# prized possession



## DOLANBADGER (Feb 25, 2005)

Hello,just thought i'd try my luck at sending another picture of some gingers.


----------



## oldshoe4u (Mar 3, 2005)

Wow great collection Ron!  You dig all of those or buy?  What's the cobalt blue bottle in the middle there?  Great tops on all of the stoneware!![]
 BOB


----------



## DOLANBADGER (Mar 5, 2005)

Hello Bob, thanks for looking at my post.The cobalt in the middle I think is an old medicine,no embossing a co- worker dug it on a job site before I had my chance.
 I gave him 20 bucks for it. The bottle to the left of cobalt is the rarest of the DOLAN'S 
 it's J.DOLAN 1891. I dug it from another job site ,I hope none of the big company boss's
 are reading this   the rest I either bought or traded. 
                                      Thanks 
                                                  Ron


----------



## bottles141 (Mar 5, 2005)

Wow!!! looks like you have a great collection of stoneware. Was all of those pieces dug? I dug about 5 stoneware pieces last year.
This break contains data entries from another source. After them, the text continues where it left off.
## src/stream_bridge_config.svh

```systemverilog
/* bridge sizing macros; include wherever a FIFO depth or the word size is needed
   edit the depths here to trade area against burst absorption */
`ifndef STREAM_BRIDGE_CONFIG_SVH
`define STREAM_BRIDGE_CONFIG_SVH

// **************************************************
// stream widths
// **************************************************

// bytes per host word, core side is one byte
`define BRIDGE_WORD_BYTES 8

// **************************************************
// buffer depths
// **************************************************

// host to core, whole 64-bit words
`define BRIDGE_WORD_FIFO_DEPTH 4

// core to host, single bytes
// deep enough to cover one word plus host stalls
`define BRIDGE_BYTE_FIFO_DEPTH 16

`endif
```

## src/stream_bridge_pkg.sv

```systemverilog
/* beat structs shared by the bridge FIFOs and width converters
   import wherever host words or core bytes are moved as one value */
`default_nettype none

`include "stream_bridge_config.svh"

package stream_bridge_pkg;

  // **************************************************
  // derived sizes
  // **************************************************

  localparam int WORD_BYTES = `BRIDGE_WORD_BYTES;  // lanes per host word
  localparam int WORD_W     = 8 * WORD_BYTES;      // host data bits
  localparam int LANE_W     = $clog2(WORD_BYTES);  // lane index, also mod width

  // **************************************************
  // beat types
  // **************************************************

  // one host beat, byte 0 sits in dat[7:0]
  typedef struct packed {
    logic [WORD_W-1:0] dat;  // lane n at dat[8n +: 8]
    logic [LANE_W-1:0] mod;  // valid bytes on eop word, 0 = all eight
    logic              eop;  // last word of the packet
  } word_beat_t;

  // one core beat
  typedef struct packed {
    logic [7:0] dat;  // payload byte
    logic       eop;  // last byte of the packet
  } byte_beat_t;

endpackage

`default_nettype wire

```

## src/stream_bridge_top.sv

```systemverilog
/* 64-bit host stream to 8-bit core stream bridge, both directions buffered
   core output gets a regenerated sop, host output gets mod on eop words */
`timescale 1ns/1ps
`default_nettype none

`include "stream_bridge_config.svh"

module stream_bridge_top
  import stream_bridge_pkg::*;
(
  input  wire         i_clk,
  input  wire         i_rst,
  // host in
  input  wire  [63:0] i_host_dat,
  input  wire  [2:0]  i_host_mod,
  input  wire         i_host_eop,
  input  wire         i_host_val,
  output logic        o_host_rdy,
  // host out
  output logic [63:0] o_host_dat,
  output logic [2:0]  o_host_mod,
  output logic        o_host_eop,
  output logic        o_host_val,
  input  wire         i_host_rdy,
  // core out
  output logic [7:0]  o_core_dat,
  output logic        o_core_eop,
  output logic        o_core_sop,
  output logic        o_core_val,
  input  wire         i_core_rdy,
  // core in
  input  wire  [7:0]  i_core_dat,
  input  wire         i_core_eop,
  input  wire         i_core_val,
  output logic        o_core_rdy
);

  word_beat_t host_in_beat;
  word_beat_t word_fifo_beat;
  logic       word_fifo_val;
  logic       word_fifo_rdy;
  byte_beat_t core_out_beat;
  byte_beat_t core_in_beat;
  byte_beat_t byte_fifo_beat;
  logic       byte_fifo_val;
  logic       byte_fifo_rdy;
  word_beat_t host_out_beat;

  // **************************************************
  // host to core
  // **************************************************

  assign host_in_beat = '{dat: i_host_dat, mod: i_host_mod, eop: i_host_eop};

  stream_fifo #(.payload_t(word_beat_t), .DEPTH(`BRIDGE_WORD_FIFO_DEPTH)) u_word_fifo (
    .i_clk(i_clk), .i_rst(i_rst),
    .i_wr_val(i_host_val), .o_wr_rdy(o_host_rdy), .i_wr_beat(host_in_beat),
    .o_rd_val(word_fifo_val), .i_rd_rdy(word_fifo_rdy), .o_rd_beat(word_fifo_beat)
  );

  stream_downsizer u_downsizer (
    .i_clk(i_clk), .i_rst(i_rst),
    .i_word_val(word_fifo_val), .o_word_rdy(word_fifo_rdy), .i_word_beat(word_fifo_beat),
    .o_byte_val(o_core_val), .i_byte_rdy(i_core_rdy), .o_byte_beat(core_out_beat)
  );

  assign o_core_dat = core_out_beat.dat;
  assign o_core_eop = core_out_beat.eop;

  // sop follows the previous transfer's eop, so 1 on every first byte
  always_ff @(posedge i_clk) begin
    if (i_rst) begin
      o_core_sop <= 1'b1;
    end else if (o_core_val && i_core_rdy) begin
      o_core_sop <= o_core_eop;
    end
  end

  // **************************************************
  // core to host
  // **************************************************

  assign core_in_beat = '{dat: i_core_dat, eop: i_core_eop};

  stream_fifo #(.payload_t(byte_beat_t), .DEPTH(`BRIDGE_BYTE_FIFO_DEPTH)) u_byte_fifo (
    .i_clk(i_clk), .i_rst(i_rst),
    .i_wr_val(i_core_val), .o_wr_rdy(o_core_rdy), .i_wr_beat(core_in_beat),
    .o_rd_val(byte_fifo_val), .i_rd_rdy(byte_fifo_rdy), .o_rd_beat(byte_fifo_beat)
  );

  stream_upsizer u_upsizer (
    .i_clk(i_clk), .i_rst(i_rst),
    .i_byte_val(byte_fifo_val), .o_byte_rdy(byte_fifo_rdy), .i_byte_beat(byte_fifo_beat),
    .o_word_val(o_host_val), .i_word_rdy(i_host_rdy), .o_word_beat(host_out_beat)
  );

  assign o_host_dat = host_out_beat.dat;  // lane 0 in the low byte
  assign o_host_mod = host_out_beat.mod;
  assign o_host_eop = host_out_beat.eop;

endmodule

`default_nettype wire

```

## src/stream_upsizer.sv

```systemverilog
/* core byte to host word packer, fills lanes from byte 0 upward
   a word closes at eight bytes or on eop, unused lanes read as zero */
`timescale 1ns/1ps
`default_nettype none

module stream_upsizer
  import stream_bridge_pkg::*;
(
  input  wire             i_clk,
  input  wire             i_rst,
  // byte side
  input  wire             i_byte_val,
  output logic            o_byte_rdy,
  input  wire byte_beat_t i_byte_beat,
  // word side
  output logic            o_word_val,
  input  wire             i_word_rdy,
  output word_beat_t      o_word_beat
);

  logic              pend;       // closed word waiting for the host
  logic [WORD_W-1:0] word_q;     // lane accumulator
  logic [LANE_W-1:0] fill;       // next lane to write
  logic [LANE_W-1:0] mod_q;      // filled lanes mod 8
  logic              eop_q;
  logic              byte_xfer;
  logic              word_xfer;
  logic              closing;    // this byte ends the word

  assign o_byte_rdy = !pend;  // no packing while a word waits
  assign o_word_val = pend;
  assign byte_xfer  = i_byte_val && o_byte_rdy;
  assign word_xfer  = o_word_val && i_word_rdy;
  assign closing    = i_byte_beat.eop || (fill == LANE_W'(WORD_BYTES - 1));

  always_comb begin
    o_word_beat.dat = word_q;
    o_word_beat.mod = mod_q;
    o_word_beat.eop = eop_q;
  end

  // **************************************************
  // control
  // **************************************************

  always_ff @(posedge i_clk) begin
    if (i_rst) begin
      pend <= 1'b0;
      fill <= '0;
    end else if (byte_xfer) begin
      if (closing) begin
        pend <= 1'b1;  // word valid next cycle
        fill <= '0;
      end else begin
        fill <= fill + 1'b1;
      end
    end else if (word_xfer) begin
      pend <= 1'b0;
    end
  end

  // lanes, zeroed so a short eop word has clean upper bytes
  always_ff @(posedge i_clk) begin
    if (i_rst) begin
      word_q <= '0;
    end else if (word_xfer) begin
      word_q <= '0;
    end else if (byte_xfer) begin
      word_q[8*fill +: 8] <= i_byte_beat.dat;
    end
  end

  // word framing, set as the word closes
  always_ff @(posedge i_clk) begin
    if (byte_xfer && closing) begin
      eop_q <= i_byte_beat.eop;
      mod_q <= fill + 1'b1;  // eight bytes wraps to 0
    end
  end

  // **************************************************
  // checks
  // **************************************************

  // a word the host holds back must not change under it
  a_word_hold: assert property (@(posedge i_clk) disable iff (i_rst)
    (o_word_val && !i_word_rdy) |=> (o_word_val && $stable(o_word_beat)))
    else $error("stream_upsizer: word changed while stalled");

endmodule

`default_nettype wire

```

## src/stream_downsizer.sv

```systemverilog
/* host word to core byte converter, one word in and up to eight bytes out
   the last byte of an eop word carries eop, trimmed by the word's mod */
`timescale 1ns/1ps
`default_nettype none

module stream_downsizer
  import stream_bridge_pkg::*;
(
  input  wire             i_clk,
  input  wire             i_rst,
  // word side
  input  wire             i_word_val,
  output logic            o_word_rdy,
  input  wire word_beat_t i_word_beat,
  // byte side
  output logic            o_byte_val,
  input  wire             i_byte_rdy,
  output byte_beat_t      o_byte_beat
);

  logic              busy;      // word held, bytes going out
  logic [WORD_W-1:0] word_q;    // latched host data
  logic              eop_q;     // latched word was eop
  logic [LANE_W-1:0] idx;       // lane on the output
  logic [LANE_W-1:0] last_idx;  // final lane of this word
  logic              at_last;

  assign o_word_rdy = !busy;  // take a word only when idle
  assign o_byte_val = busy;
  assign at_last    = (idx == last_idx);

  always_comb begin
    o_byte_beat.dat = word_q[8*idx +: 8];  // lane select
    o_byte_beat.eop = eop_q && at_last;    // only on the packet's last lane
  end

  // **************************************************
  // control
  // **************************************************

  always_ff @(posedge i_clk) begin
    if (i_rst) begin
      busy <= 1'b0;
      idx  <= '0;
    end else if (!busy) begin
      if (i_word_val) begin
        busy <= 1'b1;
        idx  <= '0;  // byte 0 first
      end
    end else if (i_byte_rdy) begin
      if (at_last) begin
        busy <= 1'b0;  // word done
      end else begin
        idx <= idx + 1'b1;
      end
    end
  end

  // word capture
  always_ff @(posedge i_clk) begin
    if (i_word_val && o_word_rdy) begin
      word_q   <= i_word_beat.dat;
      eop_q    <= i_word_beat.eop;
      // mod 0 wraps to lane 7, i.e. a full eop word
      last_idx <= i_word_beat.eop ? i_word_beat.mod - 1'b1 : LANE_W'(WORD_BYTES - 1);
    end
  end

  // **************************************************
  // checks
  // **************************************************

  // a stalled byte stays on the bus unchanged until the core takes it
  a_byte_hold: assert property (@(posedge i_clk) disable iff (i_rst)
    (o_byte_val && !i_byte_rdy) |=> (o_byte_val && $stable(o_byte_beat)))
    else $error("stream_downsizer: byte changed while stalled");

endmodule

`default_nettype wire

```

## src/stream_fifo.sv

```systemverilog
/* single-clock first-word-fall-through FIFO with a typed payload
   instantiated once for host words and once for core bytes */
`timescale 1ns/1ps
`default_nettype none

module stream_fifo #(
  parameter type payload_t = logic [7:0],  // beat held per entry
  parameter int  DEPTH     = 4             // entries, at least 2
) (
  input  wire           i_clk,
  input  wire           i_rst,
  // write side
  input  wire           i_wr_val,
  output logic          o_wr_rdy,
  input  wire payload_t i_wr_beat,
  // read side
  output logic          o_rd_val,
  input  wire           i_rd_rdy,
  output payload_t      o_rd_beat
);

  localparam int PTR_W = $clog2(DEPTH);
  localparam int CNT_W = $clog2(DEPTH + 1);

  payload_t         mem [DEPTH];  // circular buffer
  logic [PTR_W-1:0] wr_ptr;       // next slot to fill
  logic [PTR_W-1:0] rd_ptr;       // head of queue
  logic [CNT_W-1:0] count;        // entries held
  logic             push;
  logic             pop;

  assign push = i_wr_val && o_wr_rdy;
  assign pop  = o_rd_val && i_rd_rdy;

  assign o_wr_rdy  = (count != CNT_W'(DEPTH));  // room left
  assign o_rd_val  = (count != '0);
  assign o_rd_beat = mem[rd_ptr];               // head shows without a read

  // storage
  always_ff @(posedge i_clk) begin
    if (push) begin
      mem[wr_ptr] <= i_wr_beat;
    end
  end

  // pointers and fill count
  always_ff @(posedge i_clk) begin
    if (i_rst) begin
      wr_ptr <= '0;
      rd_ptr <= '0;
      count  <= '0;
    end else begin
      if (push) begin
        wr_ptr <= (wr_ptr == PTR_W'(DEPTH - 1)) ? '0 : wr_ptr + 1'b1;  // wrap at any depth
      end
      if (pop) begin
        rd_ptr <= (rd_ptr == PTR_W'(DEPTH - 1)) ? '0 : rd_ptr + 1'b1;
      end
      case ({push, pop})
        2'b10:   count <= count + 1'b1;
        2'b01:   count <= count - 1'b1;
        default: count <= count;  // idle or simultaneous push and pop
      endcase
    end
  end

  // **************************************************
  // checks
  // **************************************************

  // overflow shows up as a count past the array size
  a_count_bound: assert property (@(posedge i_clk) disable iff (i_rst)
    count <= CNT_W'(DEPTH))
    else $error("stream_fifo: count %0d above depth %0d", count, DEPTH);

  // write pointer sits count slots past the read pointer, a lost or doubled beat breaks it
  a_ptr_track: assert property (@(posedge i_clk) disable iff (i_rst)
    int'(wr_ptr) == (int'(rd_ptr) + int'(count)) % DEPTH)
    else $error("stream_fifo: pointers %0d/%0d off count %0d", wr_ptr, rd_ptr, count);

endmodule

`default_nettype wire

```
Can't wait for spring.


----------



## Tony14 (Apr 23, 2005)

I wish i worked at your job[]


----------



## redbrass_ca (Apr 29, 2005)

Dear Ron,

 You have a beautiful collection.  It give me the itch to come down your way and try my luck at diving in your neck of the woods.   Do you have any Terris crock in your collection?

 Cheers

 Thierry


----------



## KentOhio (Apr 30, 2005)

I like the one to the right of the Hoods. what is that?


----------



## DOLANBADGER (Apr 30, 2005)

Hello redbrass 
                        Thanks for the positive comment on my bottles.My brother is an 
             avid diver and would gladly take you diving.I'LL stay on the shore guard 
            the bottles you guy's bring up[]I do have 3 or 4 terris gingers,and picked 
         up a fairly rare terris crate in a trading deal last week[8D] 
                              Thanks again


----------



## DOLANBADGER (Apr 30, 2005)

*RE: prized possessionreply to KentOhio*

Hello KentOhio  
                       Are you referring to the one on the right second shelf? 
          If so,Dolan Bros-1893 .The bottle to the left is GRODERS  
                                                                             BOTANIC 
                                                                             DYSPEPSIA 
                                                                             SYRUP 
        Could someone please tell me what in SAM HILL is that stuff all about[:'(] 
                                            THANKS


----------